Activity =
Entries follow. Give back exactly the lines starting at the one containing "AO/OA/AOI/OAI | 2 | 0.52" and ending at the one containing "[power groups by stage]", and no other lines.

Data to process =
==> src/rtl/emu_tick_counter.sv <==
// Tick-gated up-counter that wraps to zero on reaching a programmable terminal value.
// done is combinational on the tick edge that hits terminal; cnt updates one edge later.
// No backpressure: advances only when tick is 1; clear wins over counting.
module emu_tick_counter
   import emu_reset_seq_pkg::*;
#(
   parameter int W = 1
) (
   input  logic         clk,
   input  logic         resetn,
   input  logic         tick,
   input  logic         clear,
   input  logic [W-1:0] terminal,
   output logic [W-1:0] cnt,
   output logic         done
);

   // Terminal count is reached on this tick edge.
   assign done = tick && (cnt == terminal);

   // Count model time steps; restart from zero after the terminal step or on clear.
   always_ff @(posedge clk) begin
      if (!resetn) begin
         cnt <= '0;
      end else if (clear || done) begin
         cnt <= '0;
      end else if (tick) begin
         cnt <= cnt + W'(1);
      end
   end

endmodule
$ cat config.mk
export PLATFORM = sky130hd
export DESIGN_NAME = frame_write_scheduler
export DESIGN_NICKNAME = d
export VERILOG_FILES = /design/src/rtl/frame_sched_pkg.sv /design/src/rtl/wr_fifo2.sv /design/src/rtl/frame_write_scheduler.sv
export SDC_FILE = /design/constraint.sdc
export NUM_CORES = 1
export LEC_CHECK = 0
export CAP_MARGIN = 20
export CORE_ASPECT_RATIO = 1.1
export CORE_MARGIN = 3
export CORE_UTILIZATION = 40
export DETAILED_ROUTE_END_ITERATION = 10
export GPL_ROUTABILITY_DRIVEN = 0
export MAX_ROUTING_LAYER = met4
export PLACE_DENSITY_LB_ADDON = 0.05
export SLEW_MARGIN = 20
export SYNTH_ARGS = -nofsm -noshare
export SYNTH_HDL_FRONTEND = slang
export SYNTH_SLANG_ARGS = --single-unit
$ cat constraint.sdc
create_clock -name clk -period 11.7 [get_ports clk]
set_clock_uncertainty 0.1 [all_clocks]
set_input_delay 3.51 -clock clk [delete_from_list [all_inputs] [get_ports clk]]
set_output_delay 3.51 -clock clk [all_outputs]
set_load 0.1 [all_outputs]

...

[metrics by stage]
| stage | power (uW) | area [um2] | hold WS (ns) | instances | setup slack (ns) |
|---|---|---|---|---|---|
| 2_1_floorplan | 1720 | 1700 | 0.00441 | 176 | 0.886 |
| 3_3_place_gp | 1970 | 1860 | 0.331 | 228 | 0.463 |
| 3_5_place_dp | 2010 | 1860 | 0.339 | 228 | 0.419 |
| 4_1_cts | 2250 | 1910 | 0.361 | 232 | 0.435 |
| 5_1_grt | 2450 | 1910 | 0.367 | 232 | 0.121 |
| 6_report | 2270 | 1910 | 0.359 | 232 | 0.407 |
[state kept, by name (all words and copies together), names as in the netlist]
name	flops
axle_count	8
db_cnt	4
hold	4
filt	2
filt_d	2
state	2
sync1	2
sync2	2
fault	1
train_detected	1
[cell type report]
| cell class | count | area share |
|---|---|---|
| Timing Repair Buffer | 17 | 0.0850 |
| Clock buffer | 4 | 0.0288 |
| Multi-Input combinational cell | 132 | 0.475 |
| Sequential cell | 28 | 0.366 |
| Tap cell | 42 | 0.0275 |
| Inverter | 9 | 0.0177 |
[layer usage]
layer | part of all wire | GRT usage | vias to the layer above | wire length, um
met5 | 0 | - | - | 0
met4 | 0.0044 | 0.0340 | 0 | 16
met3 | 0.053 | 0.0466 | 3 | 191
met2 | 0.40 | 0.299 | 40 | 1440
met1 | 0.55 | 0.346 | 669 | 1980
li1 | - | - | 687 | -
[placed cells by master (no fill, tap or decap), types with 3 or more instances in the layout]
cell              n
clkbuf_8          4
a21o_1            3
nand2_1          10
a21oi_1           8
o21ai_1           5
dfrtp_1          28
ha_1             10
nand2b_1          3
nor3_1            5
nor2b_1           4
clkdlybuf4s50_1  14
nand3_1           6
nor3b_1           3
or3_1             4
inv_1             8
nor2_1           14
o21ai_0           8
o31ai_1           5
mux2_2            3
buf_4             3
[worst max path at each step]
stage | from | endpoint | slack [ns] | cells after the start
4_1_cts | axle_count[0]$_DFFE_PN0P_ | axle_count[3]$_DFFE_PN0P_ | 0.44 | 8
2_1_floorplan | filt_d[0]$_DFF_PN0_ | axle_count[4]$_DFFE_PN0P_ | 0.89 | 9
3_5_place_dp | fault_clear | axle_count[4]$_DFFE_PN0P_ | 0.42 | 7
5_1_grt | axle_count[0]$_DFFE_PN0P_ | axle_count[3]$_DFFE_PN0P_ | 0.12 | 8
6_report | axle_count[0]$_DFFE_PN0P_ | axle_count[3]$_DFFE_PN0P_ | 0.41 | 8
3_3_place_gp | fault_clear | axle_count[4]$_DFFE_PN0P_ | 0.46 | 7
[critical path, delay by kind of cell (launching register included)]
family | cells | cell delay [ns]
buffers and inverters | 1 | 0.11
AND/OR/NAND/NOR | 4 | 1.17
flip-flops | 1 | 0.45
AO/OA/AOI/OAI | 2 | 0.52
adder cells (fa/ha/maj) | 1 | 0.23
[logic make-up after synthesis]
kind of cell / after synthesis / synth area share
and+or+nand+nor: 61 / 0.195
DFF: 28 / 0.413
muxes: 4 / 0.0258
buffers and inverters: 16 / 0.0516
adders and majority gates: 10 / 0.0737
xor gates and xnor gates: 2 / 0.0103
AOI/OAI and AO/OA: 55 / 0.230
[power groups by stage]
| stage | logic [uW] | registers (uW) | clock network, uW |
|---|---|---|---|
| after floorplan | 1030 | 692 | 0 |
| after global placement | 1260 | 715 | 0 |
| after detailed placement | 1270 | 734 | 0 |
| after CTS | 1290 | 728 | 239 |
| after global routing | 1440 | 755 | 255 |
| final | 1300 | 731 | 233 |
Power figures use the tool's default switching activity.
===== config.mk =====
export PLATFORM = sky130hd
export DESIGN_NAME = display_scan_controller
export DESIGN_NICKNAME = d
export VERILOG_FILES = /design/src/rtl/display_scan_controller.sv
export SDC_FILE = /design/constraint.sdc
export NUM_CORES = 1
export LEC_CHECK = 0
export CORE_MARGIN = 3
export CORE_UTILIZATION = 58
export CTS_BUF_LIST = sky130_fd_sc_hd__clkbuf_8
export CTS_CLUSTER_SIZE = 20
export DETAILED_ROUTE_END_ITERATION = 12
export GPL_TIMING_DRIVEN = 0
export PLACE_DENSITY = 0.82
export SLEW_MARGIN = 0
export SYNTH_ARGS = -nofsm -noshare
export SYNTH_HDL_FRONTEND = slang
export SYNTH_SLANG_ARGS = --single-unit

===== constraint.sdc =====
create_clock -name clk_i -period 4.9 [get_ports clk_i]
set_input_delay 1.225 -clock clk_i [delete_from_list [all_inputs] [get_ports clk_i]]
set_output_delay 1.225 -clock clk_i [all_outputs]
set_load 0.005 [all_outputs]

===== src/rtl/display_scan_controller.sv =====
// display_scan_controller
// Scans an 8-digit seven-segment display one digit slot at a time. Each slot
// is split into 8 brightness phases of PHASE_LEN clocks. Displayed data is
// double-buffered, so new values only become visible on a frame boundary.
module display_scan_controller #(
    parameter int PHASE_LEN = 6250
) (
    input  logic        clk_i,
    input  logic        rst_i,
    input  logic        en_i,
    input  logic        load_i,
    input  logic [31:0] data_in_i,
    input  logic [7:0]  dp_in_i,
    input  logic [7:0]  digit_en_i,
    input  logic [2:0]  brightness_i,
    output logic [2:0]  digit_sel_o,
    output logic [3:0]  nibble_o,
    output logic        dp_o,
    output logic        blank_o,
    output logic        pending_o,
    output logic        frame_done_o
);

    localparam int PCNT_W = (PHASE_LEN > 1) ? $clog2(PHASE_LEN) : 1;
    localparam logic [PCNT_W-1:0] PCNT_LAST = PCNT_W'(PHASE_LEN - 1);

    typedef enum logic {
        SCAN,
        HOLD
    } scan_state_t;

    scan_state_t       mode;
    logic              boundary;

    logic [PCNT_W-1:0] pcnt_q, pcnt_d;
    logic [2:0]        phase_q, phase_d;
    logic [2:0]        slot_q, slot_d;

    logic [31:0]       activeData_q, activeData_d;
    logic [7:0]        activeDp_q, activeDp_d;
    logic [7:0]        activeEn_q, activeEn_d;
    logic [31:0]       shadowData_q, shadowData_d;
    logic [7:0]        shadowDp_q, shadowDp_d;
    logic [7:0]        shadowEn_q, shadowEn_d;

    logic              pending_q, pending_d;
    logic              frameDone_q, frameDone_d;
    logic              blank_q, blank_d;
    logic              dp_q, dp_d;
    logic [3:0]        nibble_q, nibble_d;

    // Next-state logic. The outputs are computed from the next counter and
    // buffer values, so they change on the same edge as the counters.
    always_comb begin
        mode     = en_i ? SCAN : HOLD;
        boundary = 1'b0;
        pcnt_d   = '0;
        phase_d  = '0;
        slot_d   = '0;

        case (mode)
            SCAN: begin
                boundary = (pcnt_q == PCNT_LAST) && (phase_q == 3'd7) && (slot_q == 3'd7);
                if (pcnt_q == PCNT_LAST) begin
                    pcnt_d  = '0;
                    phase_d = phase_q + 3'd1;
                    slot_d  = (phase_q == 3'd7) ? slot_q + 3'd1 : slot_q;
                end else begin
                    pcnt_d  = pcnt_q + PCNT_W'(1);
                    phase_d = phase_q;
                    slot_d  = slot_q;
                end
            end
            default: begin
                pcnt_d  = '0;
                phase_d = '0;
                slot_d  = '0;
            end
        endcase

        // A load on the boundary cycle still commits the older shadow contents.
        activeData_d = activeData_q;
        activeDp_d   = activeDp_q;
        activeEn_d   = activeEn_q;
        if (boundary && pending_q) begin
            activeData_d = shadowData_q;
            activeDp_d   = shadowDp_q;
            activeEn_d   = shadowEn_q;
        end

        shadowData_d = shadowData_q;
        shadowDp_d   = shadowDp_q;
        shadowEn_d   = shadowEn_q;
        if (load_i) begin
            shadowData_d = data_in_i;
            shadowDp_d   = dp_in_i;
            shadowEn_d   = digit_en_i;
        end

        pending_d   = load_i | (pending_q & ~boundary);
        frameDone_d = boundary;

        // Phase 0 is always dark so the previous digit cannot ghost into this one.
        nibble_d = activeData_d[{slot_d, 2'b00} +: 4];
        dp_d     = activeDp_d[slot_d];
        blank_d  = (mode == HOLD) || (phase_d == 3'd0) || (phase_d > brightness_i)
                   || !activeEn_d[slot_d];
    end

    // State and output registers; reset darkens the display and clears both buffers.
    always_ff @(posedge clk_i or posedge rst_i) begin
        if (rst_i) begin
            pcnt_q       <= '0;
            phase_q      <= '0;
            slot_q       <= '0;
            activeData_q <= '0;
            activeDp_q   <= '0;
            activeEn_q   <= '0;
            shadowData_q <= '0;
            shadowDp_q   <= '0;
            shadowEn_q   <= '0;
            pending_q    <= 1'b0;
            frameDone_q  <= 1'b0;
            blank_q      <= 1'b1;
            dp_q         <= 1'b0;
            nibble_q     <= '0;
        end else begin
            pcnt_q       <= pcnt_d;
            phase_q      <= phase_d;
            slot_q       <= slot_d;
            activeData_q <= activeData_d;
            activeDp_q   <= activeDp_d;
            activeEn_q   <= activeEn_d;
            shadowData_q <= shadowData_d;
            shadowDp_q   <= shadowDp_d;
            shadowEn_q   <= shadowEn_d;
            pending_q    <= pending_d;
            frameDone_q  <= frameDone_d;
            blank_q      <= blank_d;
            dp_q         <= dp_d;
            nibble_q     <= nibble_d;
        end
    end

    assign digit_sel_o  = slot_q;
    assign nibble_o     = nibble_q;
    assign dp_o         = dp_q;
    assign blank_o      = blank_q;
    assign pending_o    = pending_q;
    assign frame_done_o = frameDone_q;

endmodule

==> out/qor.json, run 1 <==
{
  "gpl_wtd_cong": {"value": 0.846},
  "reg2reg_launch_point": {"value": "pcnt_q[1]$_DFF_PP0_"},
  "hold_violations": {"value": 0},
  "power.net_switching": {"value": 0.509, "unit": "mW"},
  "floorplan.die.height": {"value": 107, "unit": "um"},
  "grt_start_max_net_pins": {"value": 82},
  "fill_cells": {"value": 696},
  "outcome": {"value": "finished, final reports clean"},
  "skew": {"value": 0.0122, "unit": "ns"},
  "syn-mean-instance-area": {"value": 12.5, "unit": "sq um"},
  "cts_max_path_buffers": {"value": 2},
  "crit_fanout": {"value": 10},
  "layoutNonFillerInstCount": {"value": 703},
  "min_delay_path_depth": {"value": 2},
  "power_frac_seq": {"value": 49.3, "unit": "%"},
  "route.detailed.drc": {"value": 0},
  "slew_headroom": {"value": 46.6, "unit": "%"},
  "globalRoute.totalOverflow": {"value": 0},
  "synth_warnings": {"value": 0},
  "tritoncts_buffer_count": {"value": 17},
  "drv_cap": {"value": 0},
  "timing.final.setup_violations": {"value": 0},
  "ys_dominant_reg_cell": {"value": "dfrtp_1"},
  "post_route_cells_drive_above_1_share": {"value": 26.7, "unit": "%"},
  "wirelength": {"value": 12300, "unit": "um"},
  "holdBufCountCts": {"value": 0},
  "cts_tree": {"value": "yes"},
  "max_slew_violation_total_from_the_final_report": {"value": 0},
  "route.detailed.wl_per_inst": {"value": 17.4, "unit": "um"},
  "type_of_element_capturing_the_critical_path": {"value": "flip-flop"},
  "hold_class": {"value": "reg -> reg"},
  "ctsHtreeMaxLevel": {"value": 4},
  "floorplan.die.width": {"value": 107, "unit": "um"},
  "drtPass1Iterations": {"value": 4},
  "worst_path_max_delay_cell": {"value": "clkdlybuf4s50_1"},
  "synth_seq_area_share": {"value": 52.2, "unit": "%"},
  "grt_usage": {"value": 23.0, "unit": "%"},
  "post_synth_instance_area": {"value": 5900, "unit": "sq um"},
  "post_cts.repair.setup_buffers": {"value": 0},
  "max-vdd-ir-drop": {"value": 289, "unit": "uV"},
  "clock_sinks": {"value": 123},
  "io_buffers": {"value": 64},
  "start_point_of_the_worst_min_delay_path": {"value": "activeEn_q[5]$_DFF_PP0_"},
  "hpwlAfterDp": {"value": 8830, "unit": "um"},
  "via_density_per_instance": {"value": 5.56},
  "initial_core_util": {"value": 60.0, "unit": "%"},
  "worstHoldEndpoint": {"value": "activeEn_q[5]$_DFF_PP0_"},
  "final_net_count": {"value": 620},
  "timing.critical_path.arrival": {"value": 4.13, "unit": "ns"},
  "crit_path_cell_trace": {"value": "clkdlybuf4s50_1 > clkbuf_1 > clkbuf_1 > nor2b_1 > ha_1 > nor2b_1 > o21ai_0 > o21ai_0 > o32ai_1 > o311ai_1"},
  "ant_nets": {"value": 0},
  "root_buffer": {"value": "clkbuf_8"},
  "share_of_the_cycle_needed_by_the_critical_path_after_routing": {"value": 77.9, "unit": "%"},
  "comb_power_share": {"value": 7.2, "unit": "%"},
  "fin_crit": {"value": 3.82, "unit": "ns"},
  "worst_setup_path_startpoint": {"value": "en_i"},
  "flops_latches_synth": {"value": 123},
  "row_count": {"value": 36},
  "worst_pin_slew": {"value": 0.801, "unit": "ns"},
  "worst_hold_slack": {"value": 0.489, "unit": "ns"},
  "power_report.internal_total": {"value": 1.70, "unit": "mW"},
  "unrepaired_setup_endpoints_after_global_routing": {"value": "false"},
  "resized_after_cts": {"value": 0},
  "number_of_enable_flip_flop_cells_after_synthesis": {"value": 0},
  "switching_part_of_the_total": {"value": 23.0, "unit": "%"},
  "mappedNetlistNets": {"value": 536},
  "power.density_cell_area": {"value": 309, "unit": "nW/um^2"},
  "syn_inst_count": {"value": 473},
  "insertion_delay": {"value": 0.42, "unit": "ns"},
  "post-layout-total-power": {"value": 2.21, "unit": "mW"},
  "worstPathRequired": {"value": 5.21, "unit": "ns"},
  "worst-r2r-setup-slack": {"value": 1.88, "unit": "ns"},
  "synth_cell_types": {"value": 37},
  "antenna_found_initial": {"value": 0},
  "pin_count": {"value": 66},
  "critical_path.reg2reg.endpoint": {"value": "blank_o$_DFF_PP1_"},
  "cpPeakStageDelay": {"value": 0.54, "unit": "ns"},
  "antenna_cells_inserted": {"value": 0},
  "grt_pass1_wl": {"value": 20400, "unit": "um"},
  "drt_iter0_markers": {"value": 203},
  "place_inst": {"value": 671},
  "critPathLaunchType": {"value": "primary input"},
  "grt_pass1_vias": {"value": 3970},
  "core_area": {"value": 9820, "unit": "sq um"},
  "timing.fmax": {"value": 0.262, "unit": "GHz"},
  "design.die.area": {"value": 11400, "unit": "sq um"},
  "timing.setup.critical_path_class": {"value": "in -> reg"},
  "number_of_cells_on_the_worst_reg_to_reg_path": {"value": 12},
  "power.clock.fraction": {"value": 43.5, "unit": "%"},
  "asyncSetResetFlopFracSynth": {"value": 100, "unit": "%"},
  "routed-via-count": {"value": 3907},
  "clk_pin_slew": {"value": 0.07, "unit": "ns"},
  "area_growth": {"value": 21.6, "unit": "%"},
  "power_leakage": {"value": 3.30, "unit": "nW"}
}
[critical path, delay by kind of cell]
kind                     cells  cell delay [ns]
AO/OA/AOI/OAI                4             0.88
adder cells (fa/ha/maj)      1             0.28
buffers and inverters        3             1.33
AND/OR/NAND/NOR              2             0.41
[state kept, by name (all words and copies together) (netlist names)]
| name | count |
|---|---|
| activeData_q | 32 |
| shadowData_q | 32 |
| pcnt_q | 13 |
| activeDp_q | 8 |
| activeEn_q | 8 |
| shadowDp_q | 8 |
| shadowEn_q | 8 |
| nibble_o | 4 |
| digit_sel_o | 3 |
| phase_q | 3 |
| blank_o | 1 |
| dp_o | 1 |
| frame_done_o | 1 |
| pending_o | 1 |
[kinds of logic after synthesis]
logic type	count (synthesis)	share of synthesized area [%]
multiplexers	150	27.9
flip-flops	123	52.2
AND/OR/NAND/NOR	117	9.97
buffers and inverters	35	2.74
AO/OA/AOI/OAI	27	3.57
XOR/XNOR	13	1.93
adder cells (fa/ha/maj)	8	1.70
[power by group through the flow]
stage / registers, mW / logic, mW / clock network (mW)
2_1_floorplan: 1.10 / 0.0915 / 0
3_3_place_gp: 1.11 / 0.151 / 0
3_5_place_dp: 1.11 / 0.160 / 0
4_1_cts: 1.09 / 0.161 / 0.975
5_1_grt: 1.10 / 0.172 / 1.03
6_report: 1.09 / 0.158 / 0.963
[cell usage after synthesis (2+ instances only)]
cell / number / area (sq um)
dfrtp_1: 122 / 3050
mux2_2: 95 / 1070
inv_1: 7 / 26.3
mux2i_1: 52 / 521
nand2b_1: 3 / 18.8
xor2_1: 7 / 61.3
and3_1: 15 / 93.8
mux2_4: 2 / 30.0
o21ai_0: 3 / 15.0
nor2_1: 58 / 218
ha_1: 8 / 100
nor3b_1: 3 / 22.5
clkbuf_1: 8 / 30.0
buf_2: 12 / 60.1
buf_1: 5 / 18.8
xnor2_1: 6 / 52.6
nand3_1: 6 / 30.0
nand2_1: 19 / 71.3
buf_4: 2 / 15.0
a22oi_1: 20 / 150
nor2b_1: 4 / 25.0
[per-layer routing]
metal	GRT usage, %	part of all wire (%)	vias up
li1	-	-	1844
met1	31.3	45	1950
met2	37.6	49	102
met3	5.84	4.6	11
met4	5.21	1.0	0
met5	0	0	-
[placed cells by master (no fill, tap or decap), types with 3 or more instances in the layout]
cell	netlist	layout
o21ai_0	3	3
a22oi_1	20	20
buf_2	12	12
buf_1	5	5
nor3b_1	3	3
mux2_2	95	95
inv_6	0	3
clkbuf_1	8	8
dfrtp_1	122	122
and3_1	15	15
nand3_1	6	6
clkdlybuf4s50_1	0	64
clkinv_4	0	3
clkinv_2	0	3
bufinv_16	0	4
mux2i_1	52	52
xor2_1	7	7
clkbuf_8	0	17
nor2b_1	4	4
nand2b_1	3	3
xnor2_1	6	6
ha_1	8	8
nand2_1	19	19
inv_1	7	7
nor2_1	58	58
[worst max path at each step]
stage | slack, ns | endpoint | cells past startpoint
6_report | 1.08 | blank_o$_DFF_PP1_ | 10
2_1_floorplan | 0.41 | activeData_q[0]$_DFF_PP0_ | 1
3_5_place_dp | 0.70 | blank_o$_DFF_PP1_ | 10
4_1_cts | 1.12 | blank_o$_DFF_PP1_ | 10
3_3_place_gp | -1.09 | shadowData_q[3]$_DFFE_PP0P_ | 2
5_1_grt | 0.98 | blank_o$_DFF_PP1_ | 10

Solution to the exercise =
AO/OA/AOI/OAI | 2 | 0.52
adder cells (fa/ha/maj) | 1 | 0.23
[logic make-up after synthesis]
kind of cell / after synthesis / synth area share
and+or+nand+nor: 61 / 0.195
DFF: 28 / 0.413
muxes: 4 / 0.0258
buffers and inverters: 16 / 0.0516
adders and majority gates: 10 / 0.0737
xor gates and xnor gates: 2 / 0.0103
AOI/OAI and AO/OA: 55 / 0.230
[power groups by stage]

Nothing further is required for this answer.